» **Task item**
Up to and including the line with "(!rst_n) (prop)) \", restate the records below word for word, beginning with their first line.

(Available records)

<file path="src/serial_link_handshake_top_defines.svh">
// Assertion helpers shared by the handshake RTL.
`ifndef SERIAL_LINK_HANDSHAKE_TOP_DEFINES_SVH
`define SERIAL_LINK_HANDSHAKE_TOP_DEFINES_SVH

// Property checked at every rising clock edge outside reset.
`define SLHS_ASSERT(label, clk, rst_n, prop, msg) \
  label: assert property (@(posedge clk) disable iff (!rst_n) (prop)) \
    else $error(msg);

// Same-cycle implication.
`define SLHS_ASSERT_IMPL(label, clk, rst_n, ante, cons, msg) \
  label: assert property (@(posedge clk) disable iff (!rst_n) (ante) |-> (cons)) \
    else $error(msg);

// Next-cycle implication.
`define SLHS_ASSERT_NEXT(label, clk, rst_n, ante, cons, msg) \
  label: assert property (@(posedge clk) disable iff (!rst_n) (ante) |=> (cons)) \
    else $error(msg);

`endif

</file>
<file path="src/slhs_pkg.sv">
package slhs_pkg;

  // Largest batch taken in one read; a batch this full never matches.
  localparam int READ_BATCH = 32;
  // Compare width for batch sizes, covers READ_BATCH up to 511.
  localparam int BATCH_CMP_W = 9;

  localparam logic [5:0]  RX_SAT    = 6'd32;
  localparam logic [15:0] TIMER_MAX = 16'hFFFF;

  localparam int CFG_IDX_W  = 3;
  localparam int CFG_DATA_W = 16;

  typedef enum logic [2:0] {
    STEP_INIT1     = 3'd1,
    STEP_INIT2     = 3'd2,
    STEP_INIT3     = 3'd3,
    STEP_INIT4     = 3'd4,
    STEP_CONNECTED = 3'd5
  } step_t;

  typedef enum logic [CFG_IDX_W-1:0] {
    CFG_ROLE_IS_SERVER     = 3'd0,
    CFG_CONNECT_PERIOD_MS  = 3'd1,
    CFG_CONNECT_CODE       = 3'd2,
    CFG_CONFIRM_CODE       = 3'd3,
    CFG_DISCONNECT_CODE    = 3'd4,
    CFG_CONNECT_REPLY_CODE = 3'd5,
    CFG_CONFIRM_REPLY_CODE = 3'd6
  } cfg_idx_t;

  typedef struct packed {
    logic        role_is_server;
    logic [15:0] connect_period_ms;
    logic [7:0]  connect_code;
    logic [7:0]  confirm_code;
    logic [7:0]  disconnect_code;
    logic [7:0]  connect_reply_code;
    logic [7:0]  confirm_reply_code;
  } cfg_t;

  localparam cfg_t CFG_RESET = '{
    role_is_server:     1'b0,
    connect_period_ms:  16'd1000,
    connect_code:       8'd1,
    confirm_code:       8'd2,
    disconnect_code:    8'd3,
    connect_reply_code: 8'd4,
    confirm_reply_code: 8'd5
  };

  typedef struct packed {
    logic [15:0] elapsed_ms;
    logic [7:0]  rx_batch_last_byte;
    logic [7:0]  rx_first_byte;
    logic [5:0]  rx_waiting;
  } poll_t;

  typedef struct packed {
    logic       link_up;
    logic [5:0] rx_taken;
    logic       reset_link_state;
    logic       flush_buffers;
    logic [7:0] tx_byte;
    logic       tx_valid;
  } result_t;

endpackage

</file>
<file path="src/slhs_core.sv">
`include "serial_link_handshake_top_defines.svh"

module slhs_core #(
  parameter int READ_BATCH = slhs_pkg::READ_BATCH
) (
  input  logic              clk,
  input  logic              rst_n,
  input  logic              advance,
  input  slhs_pkg::poll_t   poll,
  input  slhs_pkg::cfg_t    cfg,
  output slhs_pkg::result_t res
);

  slhs_pkg::step_t step_r, step_nxt;
  logic [15:0] timer_r, timer_nxt;

  logic [5:0]                       waiting_sat;
  logic [slhs_pkg::BATCH_CMP_W-1:0] batch_wide;
  logic [slhs_pkg::BATCH_CMP_W-1:0] batch_lim;
  logic [5:0]                       batch;
  logic                             batch_ok;
  logic                             single;
  logic [16:0]                      timer_sum;
  logic [15:0]                      timer_sat;
  logic                             timed_out;

  always_ff @(posedge clk) begin
    if (!rst_n) begin
      step_r  <= slhs_pkg::STEP_INIT1;
      timer_r <= '0;
    end else if (advance) begin
      step_r  <= step_nxt;
      timer_r <= timer_nxt;
    end
  end

  always_comb begin
    batch_lim   = slhs_pkg::BATCH_CMP_W'(READ_BATCH);
    waiting_sat = (poll.rx_waiting > slhs_pkg::RX_SAT) ? slhs_pkg::RX_SAT : poll.rx_waiting;
    batch_wide  = (slhs_pkg::BATCH_CMP_W'(waiting_sat) < batch_lim)
                  ? slhs_pkg::BATCH_CMP_W'(waiting_sat) : batch_lim;
    batch       = batch_wide[5:0];
    batch_ok    = (batch_wide != '0) && (batch_wide < batch_lim);
    single      = (waiting_sat != '0);
    timer_sum   = {1'b0, timer_r} + {1'b0, poll.elapsed_ms};
    timer_sat   = timer_sum[16] ? slhs_pkg::TIMER_MAX : timer_sum[15:0];
    timed_out   = (timer_sat >= cfg.connect_period_ms);

    res       = '0;
    step_nxt  = step_r;
    timer_nxt = timer_r;

    if (step_r == slhs_pkg::STEP_CONNECTED) begin
      res.link_up = 1'b1;
    end else if (!cfg.role_is_server) begin
      unique case (step_r)
        slhs_pkg::STEP_INIT2: begin
          timer_nxt    = timer_sat;
          res.rx_taken = batch;
          if (batch_ok && poll.rx_batch_last_byte == cfg.connect_reply_code) begin
            res.tx_valid = 1'b1;
            res.tx_byte  = cfg.confirm_code;
            timer_nxt    = '0;
            step_nxt     = slhs_pkg::STEP_INIT3;
          end else if (timed_out) begin
            step_nxt = slhs_pkg::STEP_INIT1;
          end
        end
        slhs_pkg::STEP_INIT3: begin
          timer_nxt    = timer_sat;
          res.rx_taken = {5'b0, single};
          if (single && poll.rx_first_byte == cfg.confirm_reply_code) begin
            res.reset_link_state = 1'b1;
            res.link_up          = 1'b1;
            step_nxt             = slhs_pkg::STEP_CONNECTED;
          end else if (timed_out) begin
            step_nxt = slhs_pkg::STEP_INIT1;
          end
        end
        default: begin
          res.flush_buffers = 1'b1;
          res.tx_valid      = 1'b1;
          res.tx_byte       = cfg.connect_code;
          timer_nxt         = '0;
          step_nxt          = slhs_pkg::STEP_INIT2;
        end
      endcase
    end else begin
      unique case (step_r)
        slhs_pkg::STEP_INIT2: begin
          res.flush_buffers = 1'b1;
          step_nxt          = slhs_pkg::STEP_INIT3;
        end
        slhs_pkg::STEP_INIT3: begin
          res.rx_taken = batch;
          if (batch_ok && poll.rx_batch_last_byte == cfg.connect_code) begin
            res.tx_valid = 1'b1;
            res.tx_byte  = cfg.connect_reply_code;
            step_nxt     = slhs_pkg::STEP_INIT4;
          end
        end
        slhs_pkg::STEP_INIT4: begin
          res.rx_taken = batch;
          if (batch == 6'd1 && poll.rx_first_byte == cfg.confirm_code) begin
            res.tx_valid         = 1'b1;
            res.tx_byte          = cfg.confirm_reply_code;
            res.reset_link_state = 1'b1;
            res.link_up          = 1'b1;
            step_nxt             = slhs_pkg::STEP_CONNECTED;
          end else if (batch != '0) begin
            step_nxt = slhs_pkg::STEP_INIT3;
          end
        end
        default: begin
          res.tx_valid = 1'b1;
          res.tx_byte  = cfg.disconnect_code;
          step_nxt     = slhs_pkg::STEP_INIT2;
        end
      endcase
    end
  end

  `SLHS_ASSERT_NEXT(a_connected_sticks, clk, rst_n, step_r == slhs_pkg::STEP_CONNECTED, step_r == slhs_pkg::STEP_CONNECTED, "link dropped out of connected state")
  `SLHS_ASSERT_NEXT(a_reset_pulse_connects, clk, rst_n, advance && res.reset_link_state, step_r == slhs_pkg::STEP_CONNECTED, "link reset pulse without reaching connected state")
  `SLHS_ASSERT_NEXT(a_client_start_clears_timer, clk, rst_n, advance && !cfg.role_is_server && step_r == slhs_pkg::STEP_INIT1, timer_r == '0 && step_r == slhs_pkg::STEP_INIT2, "client restart left timer running")

endmodule

</file>
<file path="src/serial_link_handshake_top.sv">
// Serial link handshake engine.
//
// Input stream (in_*): one beat per poll of the link, carrying the receive
// queue depth, first and batch-last received bytes and elapsed milliseconds.
// Output stream (out_*): one beat per poll, giving the byte to send, flush
// and link-reset strobes, the receive bytes taken and the connected flag.
// Config channel (cfg_*): register index and data, always ready; write only
// while no poll is in flight.
//
// A poll beat is held in the input register, evaluated by the handshake
// core when the result register is free or draining, and its result beat
// is held in the result register until taken. Throughput: one poll per cycle
// while out_tready is high, the handshake step and wait timer being updated
// by a single pass of compare and add logic.
//
// Reset (rst_n low, synchronous): both stages empty, handshake back at the
// first step, wait timer cleared, config registers to their defaults.
// Stall: a held result keeps out_tdata steady; one further poll is taken
// into the input register, after which in_tready follows out_tready.
`include "serial_link_handshake_top_defines.svh"

module serial_link_handshake_top #(
  parameter int READ_BATCH = slhs_pkg::READ_BATCH
) (
  input  logic                             clk,
  input  logic                             rst_n,
  // Poll beats
  input  logic                             in_tvalid,
  output logic                             in_tready,
  // [5:0] rx_waiting, [13:6] rx_first_byte, [21:14] rx_batch_last_byte,
  // [37:22] elapsed_ms, [39:38] zero
  input  logic [39:0]                      in_tdata,
  // Result beats
  output logic                             out_tvalid,
  input  logic                             out_tready,
  // [0] tx_valid, [8:1] tx_byte, [9] flush_buffers, [10] reset_link_state,
  // [16:11] rx_taken, [17] link_up, [23:18] zero
  output logic [23:0]                      out_tdata,
  // Register writes
  input  logic                             cfg_valid,
  output logic                             cfg_ready,
  input  logic [slhs_pkg::CFG_IDX_W-1:0]  cfg_index,
  input  logic [slhs_pkg::CFG_DATA_W-1:0] cfg_data
);

  slhs_pkg::cfg_t    cfg_r;
  slhs_pkg::poll_t   in_data_r;
  logic              in_valid_r;
  slhs_pkg::result_t out_data_r;
  logic              out_valid_r;
  slhs_pkg::result_t res;
  logic              advance;
  logic              in_take;

  // Evaluate the held poll whenever the result register is free or draining.
  assign advance   = in_valid_r && (!out_valid_r || out_tready);
  assign in_tready = !in_valid_r || advance;
  assign in_take   = in_tvalid && in_tready;
  assign cfg_ready = 1'b1;

  // Register writes; drop indexes beyond the list.
  always_ff @(posedge clk) begin
    if (!rst_n) begin
      cfg_r <= slhs_pkg::CFG_RESET;
    end else if (cfg_valid) begin
      unique case (cfg_index)
        slhs_pkg::CFG_ROLE_IS_SERVER:     cfg_r.role_is_server     <= cfg_data[0];
        slhs_pkg::CFG_CONNECT_PERIOD_MS:  cfg_r.connect_period_ms  <= cfg_data;
        slhs_pkg::CFG_CONNECT_CODE:       cfg_r.connect_code       <= cfg_data[7:0];
        slhs_pkg::CFG_CONFIRM_CODE:       cfg_r.confirm_code       <= cfg_data[7:0];
        slhs_pkg::CFG_DISCONNECT_CODE:    cfg_r.disconnect_code    <= cfg_data[7:0];
        slhs_pkg::CFG_CONNECT_REPLY_CODE: cfg_r.connect_reply_code <= cfg_data[7:0];
        slhs_pkg::CFG_CONFIRM_REPLY_CODE: cfg_r.confirm_reply_code <= cfg_data[7:0];
        default: ;
      endcase
    end
  end

  // Input stage: hold the poll until it is evaluated.
  always_ff @(posedge clk) begin
    if (!rst_n) begin
      in_valid_r <= 1'b0;
    end else if (in_take) begin
      in_valid_r <= 1'b1;
    end else if (advance) begin
      in_valid_r <= 1'b0;
    end
  end

  always_ff @(posedge clk) begin
    if (in_take) begin
      in_data_r.rx_waiting         <= in_tdata[5:0];
      in_data_r.rx_first_byte      <= in_tdata[13:6];
      in_data_r.rx_batch_last_byte <= in_tdata[21:14];
      in_data_r.elapsed_ms         <= in_tdata[37:22];
    end
  end

  slhs_core #(
    .READ_BATCH (READ_BATCH)
  ) u_core (
    .clk     (clk),
    .rst_n   (rst_n),
    .advance (advance),
    .poll    (in_data_r),
    .cfg     (cfg_r),
    .res     (res)
  );

  // Result stage: hold the beat until the receiver takes it.
  always_ff @(posedge clk) begin
    if (!rst_n) begin
      out_valid_r <= 1'b0;
    end else if (advance) begin
      out_valid_r <= 1'b1;
    end else if (out_tready) begin
      out_valid_r <= 1'b0;
    end
  end

  always_ff @(posedge clk) begin
    if (advance) begin
      out_data_r <= res;
    end
  end

  assign out_tvalid = out_valid_r;
  assign out_tdata  = {6'b0,
                       out_data_r.link_up,
                       out_data_r.rx_taken,
                       out_data_r.reset_link_state,
                       out_data_r.flush_buffers,
                       out_data_r.tx_byte,
                       out_data_r.tx_valid};

  `SLHS_ASSERT_IMPL(a_idle_byte_zero, clk, rst_n, out_valid_r && !out_data_r.tx_valid, out_data_r.tx_byte == '0, "byte set without transmit strobe")
  `SLHS_ASSERT_IMPL(a_reset_implies_up, clk, rst_n, out_valid_r && out_data_r.reset_link_state, out_data_r.link_up, "link reset pulse without connected flag")
  `SLHS_ASSERT(a_stall_only_when_full, clk, rst_n, in_tready || (in_valid_r && out_valid_r && !out_tready), "input stalled with room to spare")

endmodule

</file>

(End Available records)

» **Answer for the task**
<file path="src/serial_link_handshake_top_defines.svh">
// Assertion helpers shared by the handshake RTL.
`ifndef SERIAL_LINK_HANDSHAKE_TOP_DEFINES_SVH
`define SERIAL_LINK_HANDSHAKE_TOP_DEFINES_SVH

// Property checked at every rising clock edge outside reset.
`define SLHS_ASSERT(label, clk, rst_n, prop, msg) \
  label: assert property (@(posedge clk) disable iff (!rst_n) (prop)) \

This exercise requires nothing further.